ABOUT THIS TASK
Needed from the data below: every line from the one with "sky130_fd_sc_hd__nand2b_1 | 2 | 2 |" up to and including the one with "sky130_fd_sc_hd__or3_1 | 11 | 11 |", repeated exactly and with nothing else.

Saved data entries

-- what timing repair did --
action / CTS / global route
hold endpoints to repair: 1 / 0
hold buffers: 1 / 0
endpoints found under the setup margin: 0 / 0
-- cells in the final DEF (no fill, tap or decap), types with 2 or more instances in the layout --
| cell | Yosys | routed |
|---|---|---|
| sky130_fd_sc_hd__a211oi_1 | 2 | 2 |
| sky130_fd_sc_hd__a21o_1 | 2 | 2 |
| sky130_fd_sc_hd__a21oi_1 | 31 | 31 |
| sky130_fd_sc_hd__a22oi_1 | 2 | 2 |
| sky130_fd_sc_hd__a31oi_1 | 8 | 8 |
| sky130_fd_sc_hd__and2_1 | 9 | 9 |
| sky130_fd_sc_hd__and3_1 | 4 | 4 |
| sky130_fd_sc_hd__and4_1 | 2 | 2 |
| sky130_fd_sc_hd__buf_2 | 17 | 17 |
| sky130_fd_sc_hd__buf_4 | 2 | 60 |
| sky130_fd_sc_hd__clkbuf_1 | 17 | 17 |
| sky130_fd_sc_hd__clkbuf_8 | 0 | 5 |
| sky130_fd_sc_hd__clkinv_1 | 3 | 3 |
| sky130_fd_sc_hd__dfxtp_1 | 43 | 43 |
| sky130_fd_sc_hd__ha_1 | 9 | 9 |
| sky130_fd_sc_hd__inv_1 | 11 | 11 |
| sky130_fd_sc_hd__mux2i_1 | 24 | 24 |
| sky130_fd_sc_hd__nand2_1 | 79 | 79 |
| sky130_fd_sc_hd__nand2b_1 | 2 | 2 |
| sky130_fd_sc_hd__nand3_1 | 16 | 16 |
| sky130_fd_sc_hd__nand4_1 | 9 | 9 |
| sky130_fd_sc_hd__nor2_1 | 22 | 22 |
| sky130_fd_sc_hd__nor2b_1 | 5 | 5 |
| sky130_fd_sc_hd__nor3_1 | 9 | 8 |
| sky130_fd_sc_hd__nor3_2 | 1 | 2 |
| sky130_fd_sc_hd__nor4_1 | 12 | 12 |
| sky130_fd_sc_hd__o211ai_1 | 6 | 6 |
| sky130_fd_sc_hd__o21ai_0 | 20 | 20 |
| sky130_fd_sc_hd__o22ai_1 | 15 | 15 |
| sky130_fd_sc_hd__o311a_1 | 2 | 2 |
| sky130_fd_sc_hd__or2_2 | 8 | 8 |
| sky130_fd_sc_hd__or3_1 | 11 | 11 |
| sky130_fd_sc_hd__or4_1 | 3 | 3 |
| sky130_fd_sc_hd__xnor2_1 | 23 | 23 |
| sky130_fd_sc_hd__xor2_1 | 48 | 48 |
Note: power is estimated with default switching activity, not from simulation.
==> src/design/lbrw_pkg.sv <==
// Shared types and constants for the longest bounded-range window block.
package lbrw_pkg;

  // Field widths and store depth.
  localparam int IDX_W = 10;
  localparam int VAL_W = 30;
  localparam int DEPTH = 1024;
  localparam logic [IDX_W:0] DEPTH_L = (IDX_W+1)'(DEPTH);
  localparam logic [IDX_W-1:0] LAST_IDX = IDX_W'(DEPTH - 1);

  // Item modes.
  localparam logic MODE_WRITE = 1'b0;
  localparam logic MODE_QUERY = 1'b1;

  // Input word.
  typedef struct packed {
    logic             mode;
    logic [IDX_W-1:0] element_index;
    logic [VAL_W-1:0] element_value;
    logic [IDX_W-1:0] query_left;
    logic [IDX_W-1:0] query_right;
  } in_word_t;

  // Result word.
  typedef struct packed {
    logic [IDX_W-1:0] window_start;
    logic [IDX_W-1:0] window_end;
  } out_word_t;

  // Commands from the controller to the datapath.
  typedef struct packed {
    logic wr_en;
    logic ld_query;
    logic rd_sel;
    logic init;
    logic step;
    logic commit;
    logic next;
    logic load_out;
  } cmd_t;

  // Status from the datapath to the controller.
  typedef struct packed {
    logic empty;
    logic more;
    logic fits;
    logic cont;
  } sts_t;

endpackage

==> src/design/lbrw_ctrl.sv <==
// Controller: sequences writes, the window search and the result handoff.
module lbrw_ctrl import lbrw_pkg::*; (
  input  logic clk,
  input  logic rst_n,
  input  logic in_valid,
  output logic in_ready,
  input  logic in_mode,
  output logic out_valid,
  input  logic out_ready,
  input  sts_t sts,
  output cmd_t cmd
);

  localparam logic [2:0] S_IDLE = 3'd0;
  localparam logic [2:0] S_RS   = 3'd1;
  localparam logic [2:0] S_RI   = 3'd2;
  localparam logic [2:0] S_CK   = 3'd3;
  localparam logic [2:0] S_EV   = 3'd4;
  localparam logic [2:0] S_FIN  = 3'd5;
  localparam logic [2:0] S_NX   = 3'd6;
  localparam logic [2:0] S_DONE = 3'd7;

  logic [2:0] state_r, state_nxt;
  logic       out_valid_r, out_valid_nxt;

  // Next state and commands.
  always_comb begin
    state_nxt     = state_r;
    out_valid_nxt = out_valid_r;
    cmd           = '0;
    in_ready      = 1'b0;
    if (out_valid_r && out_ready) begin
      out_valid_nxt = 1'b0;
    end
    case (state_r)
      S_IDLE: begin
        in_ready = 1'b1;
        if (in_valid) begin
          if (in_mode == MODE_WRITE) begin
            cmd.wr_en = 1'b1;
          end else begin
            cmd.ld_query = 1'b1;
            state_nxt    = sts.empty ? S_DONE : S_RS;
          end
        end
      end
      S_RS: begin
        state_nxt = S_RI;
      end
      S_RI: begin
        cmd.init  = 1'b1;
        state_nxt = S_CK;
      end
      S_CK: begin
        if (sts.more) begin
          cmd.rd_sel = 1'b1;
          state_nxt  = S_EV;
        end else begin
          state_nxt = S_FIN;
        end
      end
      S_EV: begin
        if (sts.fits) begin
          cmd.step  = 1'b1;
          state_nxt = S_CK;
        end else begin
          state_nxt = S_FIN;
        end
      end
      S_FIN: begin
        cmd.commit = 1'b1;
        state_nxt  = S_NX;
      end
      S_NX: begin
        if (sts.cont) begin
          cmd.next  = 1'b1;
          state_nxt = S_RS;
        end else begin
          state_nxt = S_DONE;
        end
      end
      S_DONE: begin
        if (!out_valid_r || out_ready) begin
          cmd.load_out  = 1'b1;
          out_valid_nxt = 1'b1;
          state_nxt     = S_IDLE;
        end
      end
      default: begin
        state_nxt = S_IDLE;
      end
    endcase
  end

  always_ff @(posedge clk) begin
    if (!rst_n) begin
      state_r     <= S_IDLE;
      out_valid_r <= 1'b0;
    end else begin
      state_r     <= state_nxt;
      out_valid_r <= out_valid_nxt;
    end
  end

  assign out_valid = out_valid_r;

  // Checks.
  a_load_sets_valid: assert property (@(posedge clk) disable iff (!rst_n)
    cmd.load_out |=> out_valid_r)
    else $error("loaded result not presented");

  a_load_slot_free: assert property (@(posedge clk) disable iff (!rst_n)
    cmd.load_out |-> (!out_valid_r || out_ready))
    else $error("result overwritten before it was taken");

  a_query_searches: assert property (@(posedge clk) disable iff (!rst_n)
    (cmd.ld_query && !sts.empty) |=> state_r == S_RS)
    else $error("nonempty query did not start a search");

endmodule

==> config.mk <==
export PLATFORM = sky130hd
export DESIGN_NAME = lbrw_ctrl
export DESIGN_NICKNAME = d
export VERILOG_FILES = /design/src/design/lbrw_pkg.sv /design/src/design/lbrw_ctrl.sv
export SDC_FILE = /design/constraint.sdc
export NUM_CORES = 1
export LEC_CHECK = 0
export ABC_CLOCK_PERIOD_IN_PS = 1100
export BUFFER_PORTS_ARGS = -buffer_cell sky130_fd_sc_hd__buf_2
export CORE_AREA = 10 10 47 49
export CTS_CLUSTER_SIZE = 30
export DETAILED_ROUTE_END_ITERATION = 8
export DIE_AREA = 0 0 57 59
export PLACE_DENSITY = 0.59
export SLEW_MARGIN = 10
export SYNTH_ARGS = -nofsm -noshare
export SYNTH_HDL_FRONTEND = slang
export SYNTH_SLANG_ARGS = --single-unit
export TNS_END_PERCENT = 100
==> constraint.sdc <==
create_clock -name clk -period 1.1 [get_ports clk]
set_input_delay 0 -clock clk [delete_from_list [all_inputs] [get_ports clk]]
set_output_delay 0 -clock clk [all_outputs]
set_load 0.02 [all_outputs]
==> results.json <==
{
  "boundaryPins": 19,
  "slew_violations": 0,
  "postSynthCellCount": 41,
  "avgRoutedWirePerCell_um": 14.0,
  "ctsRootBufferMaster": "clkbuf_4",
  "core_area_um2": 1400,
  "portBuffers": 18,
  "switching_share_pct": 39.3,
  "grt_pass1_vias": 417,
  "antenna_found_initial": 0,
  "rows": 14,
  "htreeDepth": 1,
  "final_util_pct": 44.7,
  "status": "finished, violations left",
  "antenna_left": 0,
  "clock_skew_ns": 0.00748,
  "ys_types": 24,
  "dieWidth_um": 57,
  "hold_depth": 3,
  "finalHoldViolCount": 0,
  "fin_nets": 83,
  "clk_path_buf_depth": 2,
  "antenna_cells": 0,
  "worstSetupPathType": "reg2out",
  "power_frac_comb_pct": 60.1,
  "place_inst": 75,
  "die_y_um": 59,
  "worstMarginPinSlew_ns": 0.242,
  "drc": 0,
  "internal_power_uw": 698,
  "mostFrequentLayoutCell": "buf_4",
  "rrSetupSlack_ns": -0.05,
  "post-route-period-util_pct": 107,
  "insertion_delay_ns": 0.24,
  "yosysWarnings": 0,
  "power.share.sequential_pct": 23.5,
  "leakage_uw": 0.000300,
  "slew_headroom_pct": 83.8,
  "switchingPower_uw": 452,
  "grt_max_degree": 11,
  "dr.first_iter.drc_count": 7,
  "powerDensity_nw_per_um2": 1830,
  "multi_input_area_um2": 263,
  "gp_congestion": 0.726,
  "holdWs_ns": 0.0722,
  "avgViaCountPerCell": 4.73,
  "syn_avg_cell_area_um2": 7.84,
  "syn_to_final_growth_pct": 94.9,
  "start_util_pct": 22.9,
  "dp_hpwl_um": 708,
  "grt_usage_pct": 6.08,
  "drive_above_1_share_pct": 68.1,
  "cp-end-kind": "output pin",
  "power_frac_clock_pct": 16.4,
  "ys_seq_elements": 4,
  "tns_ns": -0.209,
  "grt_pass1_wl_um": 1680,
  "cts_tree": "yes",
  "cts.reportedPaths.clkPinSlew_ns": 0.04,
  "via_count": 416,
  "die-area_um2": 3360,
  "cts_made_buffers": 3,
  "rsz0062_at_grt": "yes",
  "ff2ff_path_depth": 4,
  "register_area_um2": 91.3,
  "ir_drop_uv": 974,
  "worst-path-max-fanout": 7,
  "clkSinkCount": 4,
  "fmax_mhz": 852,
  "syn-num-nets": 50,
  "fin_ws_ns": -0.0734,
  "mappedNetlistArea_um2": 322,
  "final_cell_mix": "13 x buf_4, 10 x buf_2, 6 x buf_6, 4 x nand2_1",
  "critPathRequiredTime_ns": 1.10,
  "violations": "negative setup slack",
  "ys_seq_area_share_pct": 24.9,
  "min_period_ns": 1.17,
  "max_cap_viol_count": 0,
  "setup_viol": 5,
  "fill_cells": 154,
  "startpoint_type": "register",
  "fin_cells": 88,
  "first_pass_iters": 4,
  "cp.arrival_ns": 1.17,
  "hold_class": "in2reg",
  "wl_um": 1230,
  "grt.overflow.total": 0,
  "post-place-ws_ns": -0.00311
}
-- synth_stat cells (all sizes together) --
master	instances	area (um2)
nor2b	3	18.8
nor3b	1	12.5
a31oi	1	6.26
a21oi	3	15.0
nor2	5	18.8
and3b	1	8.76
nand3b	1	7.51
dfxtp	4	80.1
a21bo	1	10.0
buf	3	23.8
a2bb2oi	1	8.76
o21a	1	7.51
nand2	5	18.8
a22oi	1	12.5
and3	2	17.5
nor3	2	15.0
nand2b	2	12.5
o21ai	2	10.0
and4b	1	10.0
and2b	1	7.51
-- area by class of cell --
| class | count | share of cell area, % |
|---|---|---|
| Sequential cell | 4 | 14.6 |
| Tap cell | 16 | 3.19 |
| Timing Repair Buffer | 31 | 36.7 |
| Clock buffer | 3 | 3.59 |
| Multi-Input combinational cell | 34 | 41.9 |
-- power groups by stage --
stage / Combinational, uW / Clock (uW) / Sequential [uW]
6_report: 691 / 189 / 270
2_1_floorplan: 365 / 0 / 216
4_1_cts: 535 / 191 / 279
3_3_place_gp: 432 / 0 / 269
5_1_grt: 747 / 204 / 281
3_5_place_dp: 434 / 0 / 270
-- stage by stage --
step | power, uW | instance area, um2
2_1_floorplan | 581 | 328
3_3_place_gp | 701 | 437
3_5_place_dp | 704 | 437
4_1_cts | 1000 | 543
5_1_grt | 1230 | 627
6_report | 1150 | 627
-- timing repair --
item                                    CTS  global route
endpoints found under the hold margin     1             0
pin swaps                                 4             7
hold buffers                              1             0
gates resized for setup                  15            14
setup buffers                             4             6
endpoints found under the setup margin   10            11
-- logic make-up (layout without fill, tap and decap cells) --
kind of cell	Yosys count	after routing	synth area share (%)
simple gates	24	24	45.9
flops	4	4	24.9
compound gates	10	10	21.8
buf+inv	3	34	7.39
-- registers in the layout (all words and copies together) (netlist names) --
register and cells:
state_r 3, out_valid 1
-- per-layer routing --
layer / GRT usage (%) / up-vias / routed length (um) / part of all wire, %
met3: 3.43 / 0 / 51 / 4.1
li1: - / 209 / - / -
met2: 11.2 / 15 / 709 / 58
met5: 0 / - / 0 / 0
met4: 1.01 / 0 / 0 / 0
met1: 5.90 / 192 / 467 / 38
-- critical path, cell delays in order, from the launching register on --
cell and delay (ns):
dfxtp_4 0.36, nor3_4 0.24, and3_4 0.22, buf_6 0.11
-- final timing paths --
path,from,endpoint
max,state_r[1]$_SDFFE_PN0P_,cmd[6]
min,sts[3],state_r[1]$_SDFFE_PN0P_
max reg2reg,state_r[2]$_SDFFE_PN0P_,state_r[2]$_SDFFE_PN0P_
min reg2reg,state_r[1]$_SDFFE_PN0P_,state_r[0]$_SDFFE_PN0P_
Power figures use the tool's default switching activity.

SOLUTION FOR THIS TASK
| sky130_fd_sc_hd__nand2b_1 | 2 | 2 |
| sky130_fd_sc_hd__nand3_1 | 16 | 16 |
| sky130_fd_sc_hd__nand4_1 | 9 | 9 |
| sky130_fd_sc_hd__nor2_1 | 22 | 22 |
| sky130_fd_sc_hd__nor2b_1 | 5 | 5 |
| sky130_fd_sc_hd__nor3_1 | 9 | 8 |
| sky130_fd_sc_hd__nor3_2 | 1 | 2 |
| sky130_fd_sc_hd__nor4_1 | 12 | 12 |
| sky130_fd_sc_hd__o211ai_1 | 6 | 6 |
| sky130_fd_sc_hd__o21ai_0 | 20 | 20 |
| sky130_fd_sc_hd__o22ai_1 | 15 | 15 |
| sky130_fd_sc_hd__o311a_1 | 2 | 2 |
| sky130_fd_sc_hd__or2_2 | 8 | 8 |
| sky130_fd_sc_hd__or3_1 | 11 | 11 |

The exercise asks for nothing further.